2014-10-17, 09:29
|
#5
|
BAN stały
Zarejestrowany: 2013-03
Wiadomości: 1 009
|
Dot.: Czy da się uratować gorzki rosół?
Cytat:
Napisane przez mary_poppins
Potrzebuję porady od doświadczonych kucharek
Po raz pierwszy zdarzyło mi się wyprodukować rosół z kury, niestety chyba trochę od serca potraktowałam kwestię doprawiania, bo finalny efekt jest niezbyt dobry - bardzo wyraźnie czuć gorzki posmak. Myślałam, że przegięłam z solą, więc zagotowałam go jeszcze później z surowym ziemniakiem i po dolaniu wody - jest mniej słony, ale gorzkawy jest nadal, więc teraz stawiam na inne przyprawy (z ziół sypałam liść laurowy, lubczyk i ziele angielskie, i wygląda na to że jednak za dużo). Co można jeszcze pokombinować, żeby go naprawić? Da się w ogóle zrobić cokolwiek? 
|
Pewnie przesadziłaś z ilością lubczyku, on gdy jest w nadmiarze daje gorzki posmak.

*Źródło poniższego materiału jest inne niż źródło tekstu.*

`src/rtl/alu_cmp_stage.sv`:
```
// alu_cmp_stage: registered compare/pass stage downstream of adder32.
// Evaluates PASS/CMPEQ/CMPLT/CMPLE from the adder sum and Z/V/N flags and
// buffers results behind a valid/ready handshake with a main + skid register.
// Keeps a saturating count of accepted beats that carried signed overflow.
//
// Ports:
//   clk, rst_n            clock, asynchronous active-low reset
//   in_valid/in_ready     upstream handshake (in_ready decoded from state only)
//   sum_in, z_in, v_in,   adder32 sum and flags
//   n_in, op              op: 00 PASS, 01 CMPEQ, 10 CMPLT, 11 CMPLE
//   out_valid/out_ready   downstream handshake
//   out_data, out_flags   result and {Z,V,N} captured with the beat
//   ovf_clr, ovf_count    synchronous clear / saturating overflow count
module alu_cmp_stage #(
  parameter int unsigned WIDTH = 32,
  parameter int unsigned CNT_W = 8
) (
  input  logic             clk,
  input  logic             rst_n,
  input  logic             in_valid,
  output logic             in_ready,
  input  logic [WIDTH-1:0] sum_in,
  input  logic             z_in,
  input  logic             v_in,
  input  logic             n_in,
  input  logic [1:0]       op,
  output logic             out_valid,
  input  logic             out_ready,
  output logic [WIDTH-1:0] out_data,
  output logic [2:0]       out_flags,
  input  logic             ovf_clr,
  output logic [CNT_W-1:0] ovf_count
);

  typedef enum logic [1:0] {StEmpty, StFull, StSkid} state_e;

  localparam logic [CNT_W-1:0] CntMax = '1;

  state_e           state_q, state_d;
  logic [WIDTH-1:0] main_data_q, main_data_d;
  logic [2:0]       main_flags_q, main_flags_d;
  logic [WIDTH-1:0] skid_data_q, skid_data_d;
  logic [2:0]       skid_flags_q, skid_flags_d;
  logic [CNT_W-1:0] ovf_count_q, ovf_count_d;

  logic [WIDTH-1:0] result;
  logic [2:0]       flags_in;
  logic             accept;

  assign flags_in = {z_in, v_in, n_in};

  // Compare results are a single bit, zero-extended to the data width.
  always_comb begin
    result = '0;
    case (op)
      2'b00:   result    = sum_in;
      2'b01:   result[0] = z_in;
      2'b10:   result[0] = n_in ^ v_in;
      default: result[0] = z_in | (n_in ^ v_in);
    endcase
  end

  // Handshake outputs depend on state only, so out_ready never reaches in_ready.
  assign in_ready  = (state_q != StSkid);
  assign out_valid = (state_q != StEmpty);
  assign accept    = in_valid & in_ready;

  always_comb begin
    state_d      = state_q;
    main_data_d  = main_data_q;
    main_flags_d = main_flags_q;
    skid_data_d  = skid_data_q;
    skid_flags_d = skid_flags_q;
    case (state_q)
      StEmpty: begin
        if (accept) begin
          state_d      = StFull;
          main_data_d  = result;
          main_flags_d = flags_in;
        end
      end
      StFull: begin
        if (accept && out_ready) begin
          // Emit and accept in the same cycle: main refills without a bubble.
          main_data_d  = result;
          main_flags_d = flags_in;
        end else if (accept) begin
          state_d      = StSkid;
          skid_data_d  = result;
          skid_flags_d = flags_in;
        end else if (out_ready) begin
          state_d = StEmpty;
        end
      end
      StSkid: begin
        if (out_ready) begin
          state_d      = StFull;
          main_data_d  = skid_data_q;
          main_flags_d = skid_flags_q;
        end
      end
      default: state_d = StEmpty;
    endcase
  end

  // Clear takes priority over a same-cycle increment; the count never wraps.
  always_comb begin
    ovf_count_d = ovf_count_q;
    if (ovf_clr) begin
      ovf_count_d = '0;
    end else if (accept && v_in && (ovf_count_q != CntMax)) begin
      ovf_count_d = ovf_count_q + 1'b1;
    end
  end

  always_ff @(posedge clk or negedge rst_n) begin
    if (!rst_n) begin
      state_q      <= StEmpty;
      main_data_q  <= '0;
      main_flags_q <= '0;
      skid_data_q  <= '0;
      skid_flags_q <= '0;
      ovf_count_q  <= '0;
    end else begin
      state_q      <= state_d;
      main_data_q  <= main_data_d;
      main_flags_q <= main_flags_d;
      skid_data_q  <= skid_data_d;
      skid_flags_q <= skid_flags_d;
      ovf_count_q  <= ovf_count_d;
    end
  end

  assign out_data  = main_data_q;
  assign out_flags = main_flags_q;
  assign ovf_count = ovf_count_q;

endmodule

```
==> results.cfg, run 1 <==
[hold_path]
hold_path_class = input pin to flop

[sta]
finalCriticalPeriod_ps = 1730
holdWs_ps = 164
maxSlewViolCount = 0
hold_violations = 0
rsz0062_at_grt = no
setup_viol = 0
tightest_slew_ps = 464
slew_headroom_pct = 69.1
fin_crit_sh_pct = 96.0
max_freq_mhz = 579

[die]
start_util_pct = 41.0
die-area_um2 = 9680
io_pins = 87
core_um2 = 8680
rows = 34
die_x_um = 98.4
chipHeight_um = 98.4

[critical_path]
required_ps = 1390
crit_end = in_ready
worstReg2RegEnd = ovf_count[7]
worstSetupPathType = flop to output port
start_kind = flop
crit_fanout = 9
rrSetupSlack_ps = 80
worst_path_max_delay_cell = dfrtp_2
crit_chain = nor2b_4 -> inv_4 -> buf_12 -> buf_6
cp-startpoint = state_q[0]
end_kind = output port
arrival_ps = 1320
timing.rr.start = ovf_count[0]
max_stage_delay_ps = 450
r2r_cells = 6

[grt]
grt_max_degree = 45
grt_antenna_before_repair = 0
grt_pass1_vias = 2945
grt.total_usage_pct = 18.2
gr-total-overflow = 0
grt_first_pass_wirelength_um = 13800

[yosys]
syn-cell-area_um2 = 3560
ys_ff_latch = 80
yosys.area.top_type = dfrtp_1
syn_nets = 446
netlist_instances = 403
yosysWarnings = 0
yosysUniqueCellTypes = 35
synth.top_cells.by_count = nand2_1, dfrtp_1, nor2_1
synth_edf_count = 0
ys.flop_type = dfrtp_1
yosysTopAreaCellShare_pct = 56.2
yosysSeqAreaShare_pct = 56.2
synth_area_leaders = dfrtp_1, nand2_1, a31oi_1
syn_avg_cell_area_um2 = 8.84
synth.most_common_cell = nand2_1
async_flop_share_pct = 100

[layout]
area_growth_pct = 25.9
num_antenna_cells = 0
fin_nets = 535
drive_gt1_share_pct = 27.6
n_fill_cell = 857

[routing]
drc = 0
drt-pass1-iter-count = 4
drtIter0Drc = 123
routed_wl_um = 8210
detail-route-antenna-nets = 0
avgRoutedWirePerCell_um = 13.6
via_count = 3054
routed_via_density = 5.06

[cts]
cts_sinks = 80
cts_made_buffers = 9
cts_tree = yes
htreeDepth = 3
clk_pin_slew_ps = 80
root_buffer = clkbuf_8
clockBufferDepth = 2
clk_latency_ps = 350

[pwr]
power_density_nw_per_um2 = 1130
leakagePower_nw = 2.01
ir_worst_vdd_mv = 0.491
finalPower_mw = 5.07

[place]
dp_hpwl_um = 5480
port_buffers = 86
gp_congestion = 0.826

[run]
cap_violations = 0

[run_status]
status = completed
## src/rtl/y86_ctrl_pkg.sv

```systemverilog
// Shared definitions for the sequential Y86-64 control path: status codes,
// instruction codes, sequencer state encoding and start-vector bit positions.
package y86_ctrl_pkg;

  localparam logic [2:0] STAT_AOK = 3'd1;
  localparam logic [2:0] STAT_HLT = 3'd2;
  localparam logic [2:0] STAT_ADR = 3'd3;
  localparam logic [2:0] STAT_INS = 3'd4;

  localparam logic [3:0] I_HALT   = 4'h0;
  localparam logic [3:0] I_NOP    = 4'h1;
  localparam logic [3:0] I_RRMOVQ = 4'h2;
  localparam logic [3:0] I_IRMOVQ = 4'h3;
  localparam logic [3:0] I_RMMOVQ = 4'h4;
  localparam logic [3:0] I_MRMOVQ = 4'h5;
  localparam logic [3:0] I_OPQ    = 4'h6;
  localparam logic [3:0] I_JXX    = 4'h7;
  localparam logic [3:0] I_CALL   = 4'h8;
  localparam logic [3:0] I_RET    = 4'h9;
  localparam logic [3:0] I_PUSHQ  = 4'hA;
  localparam logic [3:0] I_POPQ   = 4'hB;

  typedef enum logic [2:0] {
    ST_IDLE   = 3'd0,
    ST_FETCH  = 3'd1,
    ST_DECODE = 3'd2,
    ST_EXEC   = 3'd3,
    ST_MEM    = 3'd4,
    ST_WB     = 3'd5,
    ST_PCUP   = 3'd6,
    ST_HALT   = 3'd7
  } state_e;

  localparam int STG_F = 0;
  localparam int STG_D = 1;
  localparam int STG_E = 2;
  localparam int STG_M = 3;
  localparam int STG_W = 4;
  localparam int STG_P = 5;

  // Instructions that never touch data memory.
  function automatic logic skips_mem(input logic [3:0] ic);
    return (ic == I_NOP) || (ic == I_RRMOVQ) || (ic == I_IRMOVQ) ||
           (ic == I_OPQ) || (ic == I_JXX);
  endfunction

endpackage

```

## src/rtl/stage_watchdog.sv

```systemverilog
// Per-stage wait counter shared by every stage of the sequencer; flags the
// final permitted wait cycle so the sequencer can halt if no completion came.
module stage_watchdog #(
  parameter int TIMEOUT_CYC = 64
) (
  input  logic clk,
  input  logic rst_n,
  input  logic clear,
  input  logic enable,
  output logic expired
);

  localparam int CW = $clog2(TIMEOUT_CYC);
  localparam logic [CW-1:0] LAST = CW'(TIMEOUT_CYC - 1);

  logic [CW-1:0] cnt_q, cnt_d;

  // NOTE: every variable driven here gets a default first, so no latch is inferred.
  always_comb begin
    cnt_d = cnt_q;
    if (clear) begin
      cnt_d = '0;
    end else if (enable && (cnt_q != LAST)) begin
      cnt_d = cnt_q + 1'b1;
    end
  end

  // NOTE: sequential state uses non-blocking assignments only.
  always_ff @(posedge clk or negedge rst_n) begin
    if (!rst_n) cnt_q <= '0;
    else        cnt_q <= cnt_d;
  end

  assign expired = enable && !clear && (cnt_q == LAST);

endmodule

```

## src/rtl/y86_stage_sequencer.sv

```systemverilog
// Stage sequencer for the sequential Y86-64 core: one instruction at a time
// through F/D/E/M/W/PC. Optional MEM_SKIP_EN lets non-memory icodes bypass MEM.
module y86_stage_sequencer
  import y86_ctrl_pkg::*;
#(
  parameter int CNT_W       = 32,
  parameter int TIMEOUT_CYC = 64
) (
  input  logic             clk,
  input  logic             rst_n,
  input  logic             run,
  input  logic [3:0]       icode,
  input  logic             instr_valid,
  input  logic             imem_error,
  input  logic             dmem_error,
  input  logic             f_com,
  input  logic             d_com,
  input  logic             e_com,
  input  logic             m_com,
  input  logic             w_com,
  input  logic             p_com,
  output logic             f_start,
  output logic             d_start,
  output logic             e_start,
  output logic             m_start,
  output logic             w_start,
  output logic             p_start,
  output logic [2:0]       stat,
  output logic             busy,
  output logic             halted,
  output logic             timeout,
  output logic [CNT_W-1:0] instr_count
);

  state_e             state_q, state_d;
  logic [5:0]         start_q, start_d;
  logic [2:0]         stat_q, stat_d;
  logic               timeout_q, timeout_d;
  logic [CNT_W-1:0]   count_q, count_d;
  logic               entry, com_cur, wd_expired;

  // A start pulse is high exactly in a stage's entry cycle.
  assign entry = |start_q;

  stage_watchdog #(.TIMEOUT_CYC(TIMEOUT_CYC)) u_watchdog (
    .clk     (clk),
    .rst_n   (rst_n),
    .clear   (entry),
    .enable  (busy && !entry),
    .expired (wd_expired)
  );

`ifdef MEM_SKIP_EN
  logic [3:0] icode_q;

  always_ff @(posedge clk or negedge rst_n) begin
    if (!rst_n)                                     icode_q <= I_NOP;
    else if (state_q == ST_FETCH && !entry && f_com) icode_q <= icode;
  end
`endif

  always_comb begin
    com_cur = 1'b0;
    case (state_q)
      ST_FETCH:  com_cur = f_com;
      ST_DECODE: com_cur = d_com;
      ST_EXEC:   com_cur = e_com;
      ST_MEM:    com_cur = m_com;
      ST_WB:     com_cur = w_com;
      ST_PCUP:   com_cur = p_com;
      default:   com_cur = 1'b0;
    endcase
  end

  always_comb begin
    state_d   = state_q;
    stat_d    = stat_q;
    timeout_d = timeout_q;
    count_d   = count_q;
    case (state_q)
      ST_IDLE: if (run) state_d = ST_FETCH;
      ST_HALT: ;
      default: begin
        if (!entry && com_cur) begin
          case (state_q)
            ST_FETCH: begin
              if (imem_error) begin
                state_d = ST_HALT;
                stat_d  = STAT_ADR;
              end else if (!instr_valid) begin
                state_d = ST_HALT;
                stat_d  = STAT_INS;
              end else if (icode == I_HALT) begin
                state_d = ST_HALT;
                stat_d  = STAT_HLT;
              end else begin
                state_d = ST_DECODE;
              end
            end
            ST_DECODE: state_d = ST_EXEC;
`ifdef MEM_SKIP_EN
            ST_EXEC:   state_d = skips_mem(icode_q) ? ST_WB : ST_MEM;
`else
            ST_EXEC:   state_d = ST_MEM;
`endif
            ST_MEM: begin
              if (dmem_error) begin
                state_d = ST_HALT;
                stat_d  = STAT_ADR;
              end else begin
                state_d = ST_WB;
              end
            end
            ST_WB:     state_d = ST_PCUP;
            ST_PCUP: begin
              count_d = count_q + CNT_W'(1);
              state_d = run ? ST_FETCH : ST_IDLE;
            end
            default: ;
          endcase
        end else if (wd_expired) begin
          // Completion on the last permitted cycle wins over the watchdog.
          state_d   = ST_HALT;
          timeout_d = 1'b1;
        end
      end
    endcase
  end

  always_comb begin
    start_d = '0;
    if (state_d != state_q) begin
      case (state_d)
        ST_FETCH:  start_d[STG_F] = 1'b1;
        ST_DECODE: start_d[STG_D] = 1'b1;
        ST_EXEC:   start_d[STG_E] = 1'b1;
        ST_MEM:    start_d[STG_M] = 1'b1;
        ST_WB:     start_d[STG_W] = 1'b1;
        ST_PCUP:   start_d[STG_P] = 1'b1;
        default:   start_d = '0;
      endcase
    end
  end

  always_ff @(posedge clk or negedge rst_n) begin
    if (!rst_n) begin
      state_q   <= ST_IDLE;
      start_q   <= '0;
      stat_q    <= STAT_AOK;
      timeout_q <= 1'b0;
      count_q   <= '0;
    end else begin
      state_q   <= state_d;
      start_q   <= start_d;
      stat_q    <= stat_d;
      timeout_q <= timeout_d;
      count_q   <= count_d;
    end
  end

  assign f_start     = start_q[STG_F];
  assign d_start     = start_q[STG_D];
  assign e_start     = start_q[STG_E];
  assign m_start     = start_q[STG_M];
  assign w_start     = start_q[STG_W];
  assign p_start     = start_q[STG_P];
  assign stat        = stat_q;
  assign busy        = (state_q != ST_IDLE) && (state_q != ST_HALT);
  assign halted      = (state_q == ST_HALT);
  assign timeout     = timeout_q;
  assign instr_count = count_q;

endmodule

```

Jedyne co możesz zrobić to jeszcze raz ugotować tę samą kurę w czystej wodzie w niedużej jej ilości . Aby kura oddała jeszcze z siebie coś rosołowego do wody to ponacinaj mięso aż do kości w wielu miejscach, nawet odbierz od kości mięso i gotuj wszystko na słabym ogniu. Dodaj obraną pietruszkę. I pod koniec dolewaj stopniowo ten pierwszy rosół po pół szklanki i próbuj za każdym razem czy nie nabiera zbyt dużo goryczy. Być może trzeba będzie dodać trochę wrzątku zamiast pierwszego rosołu aby nie był zbyt gorzki a była odpowiednia ilość.
Nie gwarantuję, że rosół będzie idealny lecz może lepszy niż ten pierwszy. koperku trochę też przydałoby się lecz nie w nadmiarze.
Resztę tego pierwszego rosołu możesz zamrozić w kilku porcjach i dodawać do gotowanych zup.